SEE: Recruitment Kit: Database Engineer (TechRepublic Premium)
Security and fault tolerance
When installed as a standalone product, Apache Spark has fewer out-of-the-box security and fault tolerance features than Apache Hadoop. However, Apache Spark has access to many of the same security utilities as Apache Hadoop, such as Kerberos authentication – they just need to be installed and configured.
Apache Hadoop has a broader native security model and is largely fault tolerant by design. Like Apache Spark, its security can be further enhanced through other Apache utilities.
Apache Spark supports Scala, Java, SQL, Python, R, C#, and F#. It was originally developed in Scala.
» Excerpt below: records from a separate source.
<file path="config.mk">
export PLATFORM = sky130hd
export DESIGN_NAME = bsg_sipo_frame_extractor
export DESIGN_NICKNAME = d
export VERILOG_FILES = /design/src/rtl/bsg_sipo_frame_pkg.sv /design/src/rtl/bsg_sipo_frame_decode.sv /design/src/rtl/bsg_sipo_frame_extractor.sv
export SDC_FILE = /design/constraint.sdc
export NUM_CORES = 1
export LEC_CHECK = 0
export CAP_MARGIN = 10
export CORE_ASPECT_RATIO = 1.1
export CORE_UTILIZATION = 40
export CTS_CLUSTER_DIAMETER = 50
export DETAILED_ROUTE_END_ITERATION = 8
export PLACE_DENSITY = 0.92
export SKIP_CTS_REPAIR_TIMING = 1
export SLEW_MARGIN = 20
export SYNTH_ARGS = -nofsm -noshare
export SYNTH_HDL_FRONTEND = slang
export SYNTH_SLANG_ARGS = --single-unit
export TNS_END_PERCENT = 30
</file>
<file path="constraint.sdc">
create_clock -name clk_i -period 2.25 [get_ports clk_i]
set_clock_uncertainty 0.15 [all_clocks]
set_input_delay 0.45 -clock clk_i [delete_from_list [all_inputs] [get_ports clk_i]]
set_output_delay 0.45 -clock clk_i [all_outputs]
set_load 0.01 [all_outputs]
</file>
<file path="src/rtl/bsg_sipo_frame_pkg.sv">
// Shared definitions for the SIPO frame extractor: header field positions and slot state.
package bsg_sipo_frame_pkg;

    localparam int hdr_width_lp = 16;
    localparam int len_lsb_lp   = 0;

    typedef enum logic {
        eEmpty,
        eFull
    } slot_state_e;

    typedef struct packed {
        logic                    sof;
        logic [hdr_width_lp-2:0] body;
    } frame_hdr_s;

    // SOF always sits in the MSB of a header word, whatever the word width.
    function automatic int sof_pos(input int width);
        return width - 1;
    endfunction

endpackage

</file>
<file path="src/rtl/bsg_sipo_frame_decode.sv">
// Combinational header decode of the SIPO window: SOF, payload length, completeness
// and the payload shifted down past the header word.
module bsg_sipo_frame_decode
    import bsg_sipo_frame_pkg::*;
#(
    parameter int width_p     = 16,
    parameter int els_p       = 4,
    parameter int len_width_p = $clog2(els_p)
) (
    input  logic [els_p-1:0]         valid,
    input  logic [els_p*width_p-1:0] data,
    output logic                     sof,
    output logic [len_width_p-1:0]   len,
    output logic                     complete,
    output logic [els_p*width_p-1:0] payload
);

    localparam int sof_lp = sof_pos(width_p);

    logic unused_hdr_bits;

    assign sof             = data[sof_lp];
    assign len             = data[len_lsb_lp +: len_width_p];
    assign unused_hdr_bits = ^data[sof_lp-1:len_width_p];

    // Valid bits form a prefix, so the word at index L being valid means all L payload words are present.
    assign complete = valid[len];

    always_comb begin
        payload = '0;
        for (int i = 0; i < els_p - 1; i++) begin
            if (i < int'(len)) begin
                payload[i*width_p +: width_p] = data[(i+1)*width_p +: width_p];
            end
        end
    end

endmodule

</file>
<file path="src/rtl/bsg_sipo_frame_extractor.sv">
// Extracts header-delimited frames from a SIPO window into a one-entry output slot.
// Optional stall timeout enabled by defining BSG_SIPO_FRAME_EXTRACTOR_TIMEOUT_EN.
module bsg_sipo_frame_extractor
    import bsg_sipo_frame_pkg::*;
#(
    parameter int width_p      = 16,
    parameter int els_p        = 4,
    parameter int len_width_p  = $clog2(els_p),
    parameter int drop_width_p = 8,
    parameter int timeout_p    = 15
) (
    input  logic                           clk_i,
    input  logic                           reset_i,
    input  logic [els_p-1:0]               valid_i,
    input  logic [els_p*width_p-1:0]       data_i,
    output logic [$clog2(els_p+1)-1:0]     yumi_cnt_o,
    output logic                           v_o,
    output logic [els_p*width_p-1:0]       data_o,
    output logic [len_width_p-1:0]         len_o,
    input  logic                           ready_i,
    output logic [drop_width_p-1:0]        drop_cnt_o
);

    localparam int yumi_width_lp = $clog2(els_p + 1);

    slot_state_e                 state_r, state_n;
    logic [els_p*width_p-1:0]    data_r;
    logic [len_width_p-1:0]      len_r;
    logic [drop_width_p-1:0]     drop_r;

    logic                        sof;
    logic [len_width_p-1:0]      len;
    logic                        complete;
    logic [els_p*width_p-1:0]    payload;

    logic                        slot_free;
    logic                        capture;
    logic                        drop;
    logic [yumi_width_lp-1:0]    yumi;

`ifdef BSG_SIPO_FRAME_EXTRACTOR_TIMEOUT_EN
    localparam int stall_width_lp = $clog2(timeout_p + 1);
    logic [stall_width_lp-1:0]   stall_r, stall_n;
`endif

    bsg_sipo_frame_decode #(
        .width_p    (width_p),
        .els_p      (els_p),
        .len_width_p(len_width_p)
    ) decode (
        .valid   (valid_i),
        .data    (data_i),
        .sof     (sof),
        .len     (len),
        .complete(complete),
        .payload (payload)
    );

    assign slot_free = (state_r == eEmpty) || ready_i;

    always_comb begin
        yumi    = '0;
        capture = 1'b0;
        drop    = 1'b0;
        state_n = state_r;
`ifdef BSG_SIPO_FRAME_EXTRACTOR_TIMEOUT_EN
        stall_n = stall_r;
`endif
        if (state_r == eFull && ready_i) begin
            state_n = eEmpty;
        end
        if (valid_i[0]) begin
            if (!sof) begin
                yumi = yumi_width_lp'(1);
                drop = 1'b1;
            end else if (complete && slot_free) begin
                yumi    = yumi_width_lp'(len) + yumi_width_lp'(1);
                capture = 1'b1;
                state_n = eFull;
            end
`ifdef BSG_SIPO_FRAME_EXTRACTOR_TIMEOUT_EN
            // A complete frame blocked only by the slot keeps its stall count unchanged.
            else if (!complete) begin
                if (stall_r == stall_width_lp'(timeout_p - 1)) begin
                    yumi = yumi_width_lp'(1);
                    drop = 1'b1;
                end else begin
                    stall_n = stall_r + stall_width_lp'(1);
                end
            end
`endif
        end
`ifdef BSG_SIPO_FRAME_EXTRACTOR_TIMEOUT_EN
        if (!valid_i[0] || capture || drop) begin
            stall_n = '0;
        end
`endif
        if (reset_i) begin
            yumi = '0;
        end
    end

    always_ff @(posedge clk_i) begin
        if (reset_i) begin
            state_r <= eEmpty;
            data_r  <= '0;
            len_r   <= '0;
            drop_r  <= '0;
`ifdef BSG_SIPO_FRAME_EXTRACTOR_TIMEOUT_EN
            stall_r <= '0;
`endif
        end else begin
            state_r <= state_n;
            if (capture) begin
                data_r <= payload;
                len_r  <= len;
            end
            if (drop && (drop_r != '1)) begin
                drop_r <= drop_r + drop_width_p'(1);
            end
`ifdef BSG_SIPO_FRAME_EXTRACTOR_TIMEOUT_EN
            stall_r <= stall_n;
`endif
        end
    end

    assign yumi_cnt_o = yumi;
    assign v_o        = (state_r == eFull);
    assign data_o     = data_r;
    assign len_o      = len_r;
    assign drop_cnt_o = drop_r;

endmodule

</file>
### config.mk
export PLATFORM = sky130hd
export DESIGN_NAME = decode_stage_pipe
export DESIGN_NICKNAME = d
export VERILOG_FILES = /design/src/rtl/decode_stage_pipe.sv
export SDC_FILE = /design/constraint.sdc
export NUM_CORES = 2
export LEC_CHECK = 0
export ABC_CLOCK_PERIOD_IN_PS = 113500
export CORE_ASPECT_RATIO = 0.8
export CORE_MARGIN = 10
export CORE_UTILIZATION = 67
export CTS_BUF_LIST = sky130_fd_sc_hd__clkbuf_2
export DETAILED_ROUTE_END_ITERATION = 8
export PLACE_DENSITY = 0.91
export SYNTH_ARGS = -nofsm -noshare
export SYNTH_HDL_FRONTEND = slang
export SYNTH_SLANG_ARGS = --single-unit
export TNS_END_PERCENT = 50
### constraint.sdc
create_clock -name clk -period 113.5 [get_ports clk]
set_clock_uncertainty 0.15 [all_clocks]
set_input_delay 22.7 -clock clk [delete_from_list [all_inputs] [get_ports clk]]
set_output_delay 22.7 -clock clk [all_outputs]
set_load 0.01 [all_outputs]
Apache Spark supports almost all popular languages used by data scientists.
Apache Hadoop is written in Java, with parts written in C. Apache Hadoop utilities support other languages, making it suitable for data scientists of all skill sets.
Choosing between Apache Spark and Hadoop
If you’re a data scientist working primarily in machine learning algorithms and large-scale data processing, choose Apache Spark.
- Works as a standalone utility without Apache Hadoop.
- Provides distributed task dispatching, I/O functions, and scheduling.
- Supports multiple languages including Java, Python, and Scala.
- Provides implicit data parallelism and fault tolerance.
If you are a data scientist who needs a wide range of data science utilities for storing and processing big data, choose Apache Hadoop.
- Offers an extended framework for storing and processing big data.
- Provides an amazing range of packages including Apache Spark.
- Relies on a distributed, scalable and portable file system.
- Leverages additional applications for data warehousing, machine learning, and parallel processing.